━━ Exercise inputs

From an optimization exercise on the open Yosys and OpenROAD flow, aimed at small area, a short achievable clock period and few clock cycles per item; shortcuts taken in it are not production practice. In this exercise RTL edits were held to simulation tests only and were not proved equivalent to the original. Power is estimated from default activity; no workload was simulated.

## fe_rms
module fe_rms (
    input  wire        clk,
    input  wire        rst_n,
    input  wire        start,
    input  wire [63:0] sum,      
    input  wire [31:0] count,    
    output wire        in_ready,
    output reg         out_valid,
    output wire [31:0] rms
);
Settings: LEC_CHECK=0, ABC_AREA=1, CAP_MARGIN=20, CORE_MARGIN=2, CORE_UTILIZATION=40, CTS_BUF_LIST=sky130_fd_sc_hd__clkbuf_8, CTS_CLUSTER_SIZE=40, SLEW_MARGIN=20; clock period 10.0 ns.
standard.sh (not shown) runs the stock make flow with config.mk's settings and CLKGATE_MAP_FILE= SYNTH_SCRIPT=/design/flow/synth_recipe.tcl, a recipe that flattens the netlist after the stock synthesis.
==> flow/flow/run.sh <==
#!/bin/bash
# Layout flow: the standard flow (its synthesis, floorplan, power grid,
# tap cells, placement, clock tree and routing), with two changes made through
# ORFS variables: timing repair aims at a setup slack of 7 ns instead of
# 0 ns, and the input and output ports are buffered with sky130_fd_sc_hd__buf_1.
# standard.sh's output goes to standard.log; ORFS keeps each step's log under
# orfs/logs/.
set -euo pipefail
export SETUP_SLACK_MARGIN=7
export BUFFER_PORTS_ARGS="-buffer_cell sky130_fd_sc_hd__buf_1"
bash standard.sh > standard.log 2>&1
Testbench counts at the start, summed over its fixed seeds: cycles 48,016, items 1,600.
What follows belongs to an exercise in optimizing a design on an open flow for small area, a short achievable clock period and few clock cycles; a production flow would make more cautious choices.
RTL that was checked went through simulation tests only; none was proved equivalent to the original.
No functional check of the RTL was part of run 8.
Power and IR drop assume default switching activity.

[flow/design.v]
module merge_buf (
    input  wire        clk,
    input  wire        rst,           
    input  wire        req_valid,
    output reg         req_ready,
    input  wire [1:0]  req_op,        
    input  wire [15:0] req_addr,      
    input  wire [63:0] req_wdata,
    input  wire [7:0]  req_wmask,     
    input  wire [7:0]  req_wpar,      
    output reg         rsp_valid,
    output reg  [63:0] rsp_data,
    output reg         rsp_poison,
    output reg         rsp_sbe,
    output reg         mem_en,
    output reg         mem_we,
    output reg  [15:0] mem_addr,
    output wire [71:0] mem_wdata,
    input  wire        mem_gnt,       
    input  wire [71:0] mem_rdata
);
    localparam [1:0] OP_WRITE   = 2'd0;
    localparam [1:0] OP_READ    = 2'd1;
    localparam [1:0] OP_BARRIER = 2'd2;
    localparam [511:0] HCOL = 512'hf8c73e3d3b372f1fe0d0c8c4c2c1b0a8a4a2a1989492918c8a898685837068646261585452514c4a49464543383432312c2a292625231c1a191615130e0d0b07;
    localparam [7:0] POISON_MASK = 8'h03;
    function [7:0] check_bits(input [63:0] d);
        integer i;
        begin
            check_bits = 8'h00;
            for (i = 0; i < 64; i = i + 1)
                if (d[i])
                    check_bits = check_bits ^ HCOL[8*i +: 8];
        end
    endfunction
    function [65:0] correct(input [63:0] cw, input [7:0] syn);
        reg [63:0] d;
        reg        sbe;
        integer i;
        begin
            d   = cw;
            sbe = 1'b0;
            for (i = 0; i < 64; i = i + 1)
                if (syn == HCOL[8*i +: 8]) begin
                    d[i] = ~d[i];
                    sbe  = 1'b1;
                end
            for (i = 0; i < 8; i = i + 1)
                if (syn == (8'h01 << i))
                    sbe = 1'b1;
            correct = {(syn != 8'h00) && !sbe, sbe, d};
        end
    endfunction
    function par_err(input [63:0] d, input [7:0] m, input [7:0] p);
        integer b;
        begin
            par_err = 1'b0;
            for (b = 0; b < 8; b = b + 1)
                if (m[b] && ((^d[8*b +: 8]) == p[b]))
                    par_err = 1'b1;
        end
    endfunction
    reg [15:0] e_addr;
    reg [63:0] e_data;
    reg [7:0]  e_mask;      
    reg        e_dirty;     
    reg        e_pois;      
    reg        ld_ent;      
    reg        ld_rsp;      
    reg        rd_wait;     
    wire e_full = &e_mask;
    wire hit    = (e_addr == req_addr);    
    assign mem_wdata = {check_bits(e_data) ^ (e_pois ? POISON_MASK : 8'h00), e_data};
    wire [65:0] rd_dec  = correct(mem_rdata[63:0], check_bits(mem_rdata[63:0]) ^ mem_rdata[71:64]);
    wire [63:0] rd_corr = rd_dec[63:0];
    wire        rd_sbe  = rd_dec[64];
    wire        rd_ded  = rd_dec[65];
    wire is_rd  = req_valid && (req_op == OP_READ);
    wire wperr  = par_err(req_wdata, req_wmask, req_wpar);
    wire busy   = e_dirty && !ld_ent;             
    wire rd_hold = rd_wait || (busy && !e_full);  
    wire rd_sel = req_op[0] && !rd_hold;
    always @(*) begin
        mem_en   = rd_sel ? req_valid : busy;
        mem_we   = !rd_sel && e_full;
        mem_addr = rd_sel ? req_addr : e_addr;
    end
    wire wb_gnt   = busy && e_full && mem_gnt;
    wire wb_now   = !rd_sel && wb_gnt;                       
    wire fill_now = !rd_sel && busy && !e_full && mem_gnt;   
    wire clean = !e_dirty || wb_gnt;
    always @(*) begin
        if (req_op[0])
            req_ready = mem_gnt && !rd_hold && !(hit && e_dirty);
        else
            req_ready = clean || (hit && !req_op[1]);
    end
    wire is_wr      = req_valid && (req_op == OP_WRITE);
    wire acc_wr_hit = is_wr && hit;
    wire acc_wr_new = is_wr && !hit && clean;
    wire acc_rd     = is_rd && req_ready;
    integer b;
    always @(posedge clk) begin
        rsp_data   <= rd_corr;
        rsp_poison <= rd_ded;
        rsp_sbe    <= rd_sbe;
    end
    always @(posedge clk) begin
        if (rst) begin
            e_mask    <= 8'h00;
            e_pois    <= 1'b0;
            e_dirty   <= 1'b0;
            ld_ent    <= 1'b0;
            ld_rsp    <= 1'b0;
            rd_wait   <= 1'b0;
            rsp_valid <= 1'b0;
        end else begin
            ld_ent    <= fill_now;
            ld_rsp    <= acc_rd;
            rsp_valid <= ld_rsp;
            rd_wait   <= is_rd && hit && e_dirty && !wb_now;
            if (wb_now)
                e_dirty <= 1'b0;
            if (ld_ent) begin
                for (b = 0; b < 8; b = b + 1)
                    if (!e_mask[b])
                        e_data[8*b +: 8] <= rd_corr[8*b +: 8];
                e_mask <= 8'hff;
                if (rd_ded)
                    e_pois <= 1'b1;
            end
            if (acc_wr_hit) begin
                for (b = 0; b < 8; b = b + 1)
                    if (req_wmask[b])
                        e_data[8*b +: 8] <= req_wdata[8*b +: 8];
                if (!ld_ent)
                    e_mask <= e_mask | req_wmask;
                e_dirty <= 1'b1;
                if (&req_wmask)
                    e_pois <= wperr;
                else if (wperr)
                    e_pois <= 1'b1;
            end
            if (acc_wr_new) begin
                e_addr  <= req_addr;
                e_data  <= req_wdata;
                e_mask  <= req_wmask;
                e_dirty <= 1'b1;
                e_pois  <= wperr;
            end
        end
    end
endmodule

━━━━
━━ Exercise inputs

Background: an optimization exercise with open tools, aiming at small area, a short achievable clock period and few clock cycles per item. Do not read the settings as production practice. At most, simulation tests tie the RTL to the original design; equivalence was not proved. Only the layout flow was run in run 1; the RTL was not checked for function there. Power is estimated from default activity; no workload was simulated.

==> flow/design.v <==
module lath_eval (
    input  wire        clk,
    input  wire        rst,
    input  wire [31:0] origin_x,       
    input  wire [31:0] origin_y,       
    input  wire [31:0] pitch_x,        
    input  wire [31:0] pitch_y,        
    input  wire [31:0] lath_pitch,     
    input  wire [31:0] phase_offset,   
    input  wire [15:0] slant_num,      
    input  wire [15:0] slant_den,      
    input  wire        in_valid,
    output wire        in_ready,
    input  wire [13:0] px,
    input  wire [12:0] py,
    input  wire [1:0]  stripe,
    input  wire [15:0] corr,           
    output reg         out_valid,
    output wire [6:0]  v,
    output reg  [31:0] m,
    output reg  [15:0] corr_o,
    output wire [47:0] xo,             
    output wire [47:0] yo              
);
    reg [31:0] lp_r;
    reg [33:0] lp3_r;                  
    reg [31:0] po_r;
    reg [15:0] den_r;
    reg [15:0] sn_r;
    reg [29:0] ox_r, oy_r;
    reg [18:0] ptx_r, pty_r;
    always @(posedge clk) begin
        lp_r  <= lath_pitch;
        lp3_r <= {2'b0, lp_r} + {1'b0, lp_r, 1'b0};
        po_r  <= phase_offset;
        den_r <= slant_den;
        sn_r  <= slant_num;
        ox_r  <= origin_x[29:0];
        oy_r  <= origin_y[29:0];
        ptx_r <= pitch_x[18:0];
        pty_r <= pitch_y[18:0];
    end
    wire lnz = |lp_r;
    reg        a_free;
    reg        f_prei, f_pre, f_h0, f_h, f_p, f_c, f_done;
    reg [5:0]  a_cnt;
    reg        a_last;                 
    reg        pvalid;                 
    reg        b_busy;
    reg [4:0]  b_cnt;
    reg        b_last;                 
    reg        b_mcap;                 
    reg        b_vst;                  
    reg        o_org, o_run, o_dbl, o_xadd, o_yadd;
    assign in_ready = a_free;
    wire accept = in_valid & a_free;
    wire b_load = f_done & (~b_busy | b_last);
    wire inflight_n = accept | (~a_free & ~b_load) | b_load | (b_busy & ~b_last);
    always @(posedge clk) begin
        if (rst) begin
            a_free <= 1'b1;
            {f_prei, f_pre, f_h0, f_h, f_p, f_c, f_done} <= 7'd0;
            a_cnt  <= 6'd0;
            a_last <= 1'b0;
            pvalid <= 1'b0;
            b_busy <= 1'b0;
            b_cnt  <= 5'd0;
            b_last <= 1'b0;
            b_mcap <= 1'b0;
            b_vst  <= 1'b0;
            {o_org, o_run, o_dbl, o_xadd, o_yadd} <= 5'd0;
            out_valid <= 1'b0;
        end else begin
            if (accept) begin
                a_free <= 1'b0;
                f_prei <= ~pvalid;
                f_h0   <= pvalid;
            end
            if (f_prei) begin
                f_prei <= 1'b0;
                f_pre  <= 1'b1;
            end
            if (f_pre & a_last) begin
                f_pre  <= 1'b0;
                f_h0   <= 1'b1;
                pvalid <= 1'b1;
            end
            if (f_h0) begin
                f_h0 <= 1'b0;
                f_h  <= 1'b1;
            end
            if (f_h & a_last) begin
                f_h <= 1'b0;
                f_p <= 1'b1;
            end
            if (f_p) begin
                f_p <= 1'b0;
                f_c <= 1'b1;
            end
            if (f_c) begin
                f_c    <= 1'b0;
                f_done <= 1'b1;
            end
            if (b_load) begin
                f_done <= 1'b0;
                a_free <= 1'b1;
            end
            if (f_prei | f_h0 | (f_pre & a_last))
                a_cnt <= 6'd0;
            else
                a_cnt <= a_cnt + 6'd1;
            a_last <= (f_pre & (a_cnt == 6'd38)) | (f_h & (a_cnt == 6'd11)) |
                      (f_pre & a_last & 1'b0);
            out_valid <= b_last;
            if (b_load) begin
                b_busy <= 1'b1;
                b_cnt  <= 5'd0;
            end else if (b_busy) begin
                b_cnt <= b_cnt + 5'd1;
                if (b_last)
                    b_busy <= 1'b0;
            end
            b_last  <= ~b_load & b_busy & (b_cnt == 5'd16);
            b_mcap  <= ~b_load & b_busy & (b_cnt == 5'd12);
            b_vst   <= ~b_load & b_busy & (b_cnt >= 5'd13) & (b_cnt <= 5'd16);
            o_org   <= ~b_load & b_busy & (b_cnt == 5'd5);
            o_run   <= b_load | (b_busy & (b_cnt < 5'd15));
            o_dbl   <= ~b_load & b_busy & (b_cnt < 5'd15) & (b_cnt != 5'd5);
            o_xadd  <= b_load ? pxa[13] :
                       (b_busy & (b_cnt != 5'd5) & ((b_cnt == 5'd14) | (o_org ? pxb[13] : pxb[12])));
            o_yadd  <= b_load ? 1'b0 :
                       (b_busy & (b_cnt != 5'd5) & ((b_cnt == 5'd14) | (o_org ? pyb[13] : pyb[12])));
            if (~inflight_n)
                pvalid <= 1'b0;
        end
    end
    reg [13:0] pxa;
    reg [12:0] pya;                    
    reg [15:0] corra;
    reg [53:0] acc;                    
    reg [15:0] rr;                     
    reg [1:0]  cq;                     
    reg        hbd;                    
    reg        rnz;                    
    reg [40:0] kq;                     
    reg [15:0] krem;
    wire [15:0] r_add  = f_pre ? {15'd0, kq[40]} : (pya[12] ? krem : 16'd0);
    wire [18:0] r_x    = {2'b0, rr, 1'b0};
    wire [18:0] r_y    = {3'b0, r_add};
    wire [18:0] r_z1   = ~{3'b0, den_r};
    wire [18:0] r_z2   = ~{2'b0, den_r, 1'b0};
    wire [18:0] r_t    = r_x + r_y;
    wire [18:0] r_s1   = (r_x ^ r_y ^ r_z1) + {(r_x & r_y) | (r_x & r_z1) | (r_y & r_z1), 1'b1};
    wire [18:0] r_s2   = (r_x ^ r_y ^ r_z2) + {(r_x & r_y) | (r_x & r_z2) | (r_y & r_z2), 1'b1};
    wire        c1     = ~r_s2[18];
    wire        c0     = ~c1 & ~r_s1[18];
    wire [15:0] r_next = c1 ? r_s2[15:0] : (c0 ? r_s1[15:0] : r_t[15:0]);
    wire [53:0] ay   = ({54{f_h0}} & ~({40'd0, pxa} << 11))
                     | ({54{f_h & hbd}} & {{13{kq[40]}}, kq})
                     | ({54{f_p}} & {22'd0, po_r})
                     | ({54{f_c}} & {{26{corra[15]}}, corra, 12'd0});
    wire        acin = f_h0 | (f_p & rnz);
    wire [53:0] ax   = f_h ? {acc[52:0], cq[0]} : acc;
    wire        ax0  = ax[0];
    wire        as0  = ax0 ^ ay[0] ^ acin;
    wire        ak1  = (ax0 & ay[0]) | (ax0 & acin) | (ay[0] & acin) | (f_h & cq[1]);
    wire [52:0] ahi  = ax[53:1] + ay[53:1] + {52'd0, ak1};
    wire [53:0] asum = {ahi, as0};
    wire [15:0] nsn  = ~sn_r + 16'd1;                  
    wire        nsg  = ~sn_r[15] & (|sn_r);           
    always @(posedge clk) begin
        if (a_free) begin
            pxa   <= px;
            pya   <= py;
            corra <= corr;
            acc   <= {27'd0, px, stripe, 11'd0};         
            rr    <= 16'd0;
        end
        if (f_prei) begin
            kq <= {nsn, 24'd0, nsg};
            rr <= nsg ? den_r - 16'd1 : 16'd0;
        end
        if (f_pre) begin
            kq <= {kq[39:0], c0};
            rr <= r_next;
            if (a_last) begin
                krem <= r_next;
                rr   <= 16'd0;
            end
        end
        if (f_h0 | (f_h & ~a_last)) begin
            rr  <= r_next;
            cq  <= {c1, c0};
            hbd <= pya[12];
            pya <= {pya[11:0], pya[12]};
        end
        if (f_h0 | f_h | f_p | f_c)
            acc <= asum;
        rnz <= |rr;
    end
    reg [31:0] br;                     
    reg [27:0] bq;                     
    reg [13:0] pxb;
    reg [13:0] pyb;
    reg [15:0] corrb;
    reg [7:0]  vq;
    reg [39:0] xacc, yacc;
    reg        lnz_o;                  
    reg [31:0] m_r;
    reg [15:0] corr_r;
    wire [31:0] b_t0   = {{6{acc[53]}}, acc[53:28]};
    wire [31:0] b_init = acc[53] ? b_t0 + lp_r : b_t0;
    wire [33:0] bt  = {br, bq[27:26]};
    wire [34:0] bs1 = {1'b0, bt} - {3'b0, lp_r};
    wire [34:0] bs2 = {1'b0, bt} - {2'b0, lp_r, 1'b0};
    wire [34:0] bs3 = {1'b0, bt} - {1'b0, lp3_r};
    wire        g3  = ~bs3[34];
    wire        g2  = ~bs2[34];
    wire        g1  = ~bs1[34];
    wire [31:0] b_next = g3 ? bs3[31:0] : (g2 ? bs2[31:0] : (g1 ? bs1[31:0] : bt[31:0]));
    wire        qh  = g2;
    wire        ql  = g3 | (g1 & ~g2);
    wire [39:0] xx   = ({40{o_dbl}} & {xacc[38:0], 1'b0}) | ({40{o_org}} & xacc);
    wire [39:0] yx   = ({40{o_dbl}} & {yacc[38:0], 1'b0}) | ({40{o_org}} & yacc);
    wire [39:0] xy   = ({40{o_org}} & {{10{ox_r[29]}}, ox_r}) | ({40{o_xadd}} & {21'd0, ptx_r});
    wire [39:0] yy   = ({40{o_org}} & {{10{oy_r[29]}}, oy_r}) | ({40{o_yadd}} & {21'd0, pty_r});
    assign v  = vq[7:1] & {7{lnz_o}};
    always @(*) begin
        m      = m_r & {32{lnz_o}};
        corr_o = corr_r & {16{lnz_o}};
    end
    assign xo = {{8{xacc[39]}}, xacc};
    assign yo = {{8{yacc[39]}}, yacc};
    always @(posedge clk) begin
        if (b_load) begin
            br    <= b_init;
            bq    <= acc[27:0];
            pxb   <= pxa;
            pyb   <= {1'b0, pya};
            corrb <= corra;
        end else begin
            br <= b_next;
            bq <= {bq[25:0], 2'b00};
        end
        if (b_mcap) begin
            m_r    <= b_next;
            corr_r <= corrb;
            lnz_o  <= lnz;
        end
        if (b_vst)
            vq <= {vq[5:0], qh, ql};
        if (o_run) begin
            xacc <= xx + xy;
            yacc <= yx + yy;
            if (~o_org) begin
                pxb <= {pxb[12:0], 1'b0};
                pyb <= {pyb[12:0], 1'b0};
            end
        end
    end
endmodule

━━━━

Your objective: Extract from the records above the lines from the one containing "From an optimization" to the one containing "Testbench counts at", both lines included, exactly as they appear and with nothing else.

Your response:
From an optimization exercise on the open Yosys and OpenROAD flow, aimed at small area, a short achievable clock period and few clock cycles per item; shortcuts taken in it are not production practice. In this exercise RTL edits were held to simulation tests only and were not proved equivalent to the original. Power is estimated from default activity; no workload was simulated.

## fe_rms
module fe_rms (
    input  wire        clk,
    input  wire        rst_n,
    input  wire        start,
    input  wire [63:0] sum,      
    input  wire [31:0] count,    
    output wire        in_ready,
    output reg         out_valid,
    output wire [31:0] rms
);
Settings: LEC_CHECK=0, ABC_AREA=1, CAP_MARGIN=20, CORE_MARGIN=2, CORE_UTILIZATION=40, CTS_BUF_LIST=sky130_fd_sc_hd__clkbuf_8, CTS_CLUSTER_SIZE=40, SLEW_MARGIN=20; clock period 10.0 ns.
standard.sh (not shown) runs the stock make flow with config.mk's settings and CLKGATE_MAP_FILE= SYNTH_SCRIPT=/design/flow/synth_recipe.tcl, a recipe that flattens the netlist after the stock synthesis.
==> flow/flow/run.sh <==
#!/bin/bash
# Layout flow: the standard flow (its synthesis, floorplan, power grid,
# tap cells, placement, clock tree and routing), with two changes made through
# ORFS variables: timing repair aims at a setup slack of 7 ns instead of
# 0 ns, and the input and output ports are buffered with sky130_fd_sc_hd__buf_1.
# standard.sh's output goes to standard.log; ORFS keeps each step's log under
# orfs/logs/.
set -euo pipefail
export SETUP_SLACK_MARGIN=7
export BUFFER_PORTS_ARGS="-buffer_cell sky130_fd_sc_hd__buf_1"
bash standard.sh > standard.log 2>&1
Testbench counts at the start, summed over its fixed seeds: cycles 48,016, items 1,600.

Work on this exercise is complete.